Task brief: Return the opening lines of the material, word for word. End with the line that contains "reg [7:0] xneg, xonen, xtwon;".

= Beginning of Section =

Source: an optimization exercise on an open RTL-to-GDS flow (aim: small area, a short achievable clock period and few clock cycles per item). Production flows keep margins and buffers that such runs may drop.
Where RTL was checked, it was by simulation tests only, not by an equivalence proof against the original.
Power and IR drop assume default switching activity.

==> trial 35: inputs <==
Design pipelined, start of the top module:
module pipelined(
    input  wire              clk,
    input  wire              rst,
    input  wire              in_valid,
    output wire              in_ready,
    input  wire signed [15:0] a,
    input  wire signed [15:0] b,
    input  wire signed [15:0] c,
    input  wire signed [15:0] d,
    input  wire signed [15:0] e,
    output reg               out_valid,
    input  wire              out_ready,
    output wire signed [31:0] y
);
  reg vA, vM, y2v, rdy;
  wire stall = y2v;             
  wire pop = out_valid & out_ready;
  assign in_ready = rdy;
  always @(posedge clk) begin
    if (rst) begin
      vA <= 1'b0; vM <= 1'b0; out_valid <= 1'b0; y2v <= 1'b0; rdy <= 1'b1;
    end else begin
      if (~y2v) begin
        vA <= in_valid; vM <= vA;
      end
      if (~out_valid | out_ready) out_valid <= y2v | vM;
      if (y2v) begin
        y2v <= ~pop; rdy <= pop;
      end else begin
        y2v <= out_valid & ~out_ready & vM; rdy <= ~(out_valid & ~out_ready & vM);
      end
    end
  end
  reg [15:0] An, Cn, E;
  always @(posedge clk) if (~stall) begin An <= ~a; Cn <= ~c; E <= e; end
  reg [7:0] xneg, xonen, xtwon;
  always @(posedge clk) if (~stall) begin xneg[0] <= b[1]; xonen[0] <= ~(b[0] ^ 1'b0); xtwon[0] <= ~((b[1] & ~b[0] & ~1'b0) | (~b[1] & b[0] & 1'b0)); end
  always @(posedge clk) if (~stall) begin xneg[1] <= b[3]; xonen[1] <= ~(b[2] ^ b[1]); xtwon[1] <= ~((b[3] & ~b[2] & ~b[1]) | (~b[3] & b[2] & b[1])); end
  always @(posedge clk) if (~stall) begin xneg[2] <= b[5]; xonen[2] <= ~(b[4] ^ b[3]); xtwon[2] <= ~((b[5] & ~b[4] & ~b[3]) | (~b[5] & b[4] & b[3])); end
  always @(posedge clk) if (~stall) begin xneg[3] <= b[7]; xonen[3] <= ~(b[6] ^ b[5]); xtwon[3] <= ~((b[7] & ~b[6] & ~b[5]) | (~b[7] & b[6] & b[5])); end
  always @(posedge clk) if (~stall) begin xneg[4] <= b[9]; xonen[4] <= ~(b[8] ^ b[7]); xtwon[4] <= ~((b[9] & ~b[8] & ~b[7]) | (~b[9] & b[8] & b[7])); end
  always @(posedge clk) if (~stall) begin xneg[5] <= b[11]; xonen[5] <= ~(b[10] ^ b[9]); xtwon[5] <= ~((b[11] & ~b[10] & ~b[9]) | (~b[11] & b[10] & b[9])); end
  ...
Settings: LEC_CHECK=0, ABC_AREA=1, CAP_MARGIN=20, CORE_MARGIN=2, CORE_UTILIZATION=40, CTS_CLUSTER_DIAMETER=80, CTS_CLUSTER_SIZE=40, SETUP_SLACK_MARGIN=4.2, SLEW_MARGIN=20; clock period 8.0 ns.
standard.sh (not shown) runs the stock make flow with config.mk's settings and CLKGATE_MAP_FILE= SYNTH_SCRIPT=/design/flow/synth_recipe.tcl, a recipe that flattens the netlist after the stock synthesis.
==> flow/flow/run.sh <==
#!/bin/bash
# Standard ORFS layout, except that Yosys's "synth" runs with -noabc, so the quick
# ABC pass before full-adder extraction does not scramble the adder tree's polarity.
set -euo pipefail
sed 's/yosys synth -nofsm -noshare {\*}\$args/yosys synth -nofsm -noshare -noabc {*}$args/' synth_recipe.tcl > flow/noabc_synth.tcl
grep -q -- '-noabc' flow/noabc_synth.tcl
sed "s#SYNTH_SCRIPT=[^ ]*#SYNTH_SCRIPT=$PWD/flow/noabc_synth.tcl#" standard.sh > flow/standard_noabc.sh
grep -q noabc_synth flow/standard_noabc.sh
bash flow/standard_noabc.sh "BUFFER_PORTS_ARGS=-buffer_cell sky130_fd_sc_hd__buf_1" finish > standard.log 2>&1
==> flow/flow/noabc_synth.tcl <==
proc synth {args} { yosys synth -nofsm -noshare -noabc {*}$args }
source $::env(SCRIPTS_DIR)/synth.tcl
# left out here: clear keep_hierarchy, flatten, clean up, hide names made inside functions, write 1_2_yosys.v
==> flow/flow/standard_noabc.sh <==
#!/bin/bash
# The standard flow's own layout of this design, on the ORFS make targets given (by default finish). After
# finish it leaves the final layout's DEF at /design/flow/out/final.def.
set -euo pipefail
make -C /OpenROAD-flow-scripts/flow DESIGN_CONFIG=/design/flow/config.mk WORK_HOME=/design/flow/orfs CLKGATE_MAP_FILE= SYNTH_SCRIPT=/design/flow/flow/noabc_synth.tcl ABC_AREA=1 CAP_MARGIN=20 CORE_MARGIN=2 CORE_UTILIZATION=40 CTS_CLUSTER_DIAMETER=80 CTS_CLUSTER_SIZE=40 SETUP_SLACK_MARGIN=4.2 SLEW_MARGIN=20 "${@:-finish}"
if [[ -f /design/flow/orfs/results/sky130hd/pipelined/base/6_final.odb ]]; then
  : # left out here: write the final layout as DEF
fi
==> build 85: changes against trial 35 <==
==> flow/flow/standard_noabc.sh (replaced) <==
#!/bin/bash
# The standard flow's own layout of this design, on the ORFS make targets given (by default finish). After
# finish it leaves the final layout's DEF at /design/flow/out/final.def.
set -euo pipefail
make -C /OpenROAD-flow-scripts/flow DESIGN_CONFIG=/design/flow/config.mk WORK_HOME=/design/flow/orfs CLKGATE_MAP_FILE= SYNTH_SCRIPT=/design/flow/flow/noabc_synth.tcl ABC_AREA=1 CAP_MARGIN=20 CORE_MARGIN=2 CORE_UTILIZATION=60 PLACE_DENSITY=0.75 SETUP_SLACK_MARGIN=4.2 SLEW_MARGIN=20 "${@:-finish}"
if [[ -f /design/flow/orfs/results/sky130hd/pipelined/base/6_final.odb ]]; then
  : # left out here: write the final layout as DEF
fi
--- a/flow/config.mk
+++ b/flow/config.mk
@@ -10,5 +10,4 @@
 export CORE_MARGIN = 2
-export CORE_UTILIZATION = 40
-export CTS_CLUSTER_DIAMETER = 80
-export CTS_CLUSTER_SIZE = 40
+export CORE_UTILIZATION = 60
+export PLACE_DENSITY = 0.75
 export SETUP_SLACK_MARGIN = 4.2
==> run notes <==
                                                                    trial 35                 build 85
Largest net degree at the start of global routing                        142                      136
Outcome                                              complete, no violations  complete, no violations
Routed wire length per instance                                      20.7 um                  21.6 um
CLK BUF                                                                   21                       33
Part of the cycle the worst path needs                                 46.2%                    46.6%
Worst supply voltage drop on vdd                                      232 uV                   360 uV
Met2 routed wirelength                                               22.3 mm                  20.7 mm
Cell row count                                                            81                       66
Fraction of layout cells with a size suffix above 1                    3.78%                    4.53%
Initial core utilization                                               40.4%                    60.8%
Power density relative to cell area                              507 nW/um^2              518 nW/um^2
Power Sequential                                                     2.83 mW                  2.84 mW
Routed Wire Length                                                   49.8 mm                  47.8 mm
Flip-flop and latch area                                           7260 um^2                7260 um^2
Testbench counts of trial 35, summed over its fixed seeds: cycles 32,024, items 32,000.
Testbench counts of build 85, summed over its fixed seeds: cycles 32,024, items 32,000.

= End of Section =

Output of the task:
Source: an optimization exercise on an open RTL-to-GDS flow (aim: small area, a short achievable clock period and few clock cycles per item). Production flows keep margins and buffers that such runs may drop.
Where RTL was checked, it was by simulation tests only, not by an equivalence proof against the original.
Power and IR drop assume default switching activity.

==> trial 35: inputs <==
Design pipelined, start of the top module:
module pipelined(
    input  wire              clk,
    input  wire              rst,
    input  wire              in_valid,
    output wire              in_ready,
    input  wire signed [15:0] a,
    input  wire signed [15:0] b,
    input  wire signed [15:0] c,
    input  wire signed [15:0] d,
    input  wire signed [15:0] e,
    output reg               out_valid,
    input  wire              out_ready,
    output wire signed [31:0] y
);
  reg vA, vM, y2v, rdy;
  wire stall = y2v;             
  wire pop = out_valid & out_ready;
  assign in_ready = rdy;
  always @(posedge clk) begin
    if (rst) begin
      vA <= 1'b0; vM <= 1'b0; out_valid <= 1'b0; y2v <= 1'b0; rdy <= 1'b1;
    end else begin
      if (~y2v) begin
        vA <= in_valid; vM <= vA;
      end
      if (~out_valid | out_ready) out_valid <= y2v | vM;
      if (y2v) begin
        y2v <= ~pop; rdy <= pop;
      end else begin
        y2v <= out_valid & ~out_ready & vM; rdy <= ~(out_valid & ~out_ready & vM);
      end
    end
  end
  reg [15:0] An, Cn, E;
  always @(posedge clk) if (~stall) begin An <= ~a; Cn <= ~c; E <= e; end
  reg [7:0] xneg, xonen, xtwon;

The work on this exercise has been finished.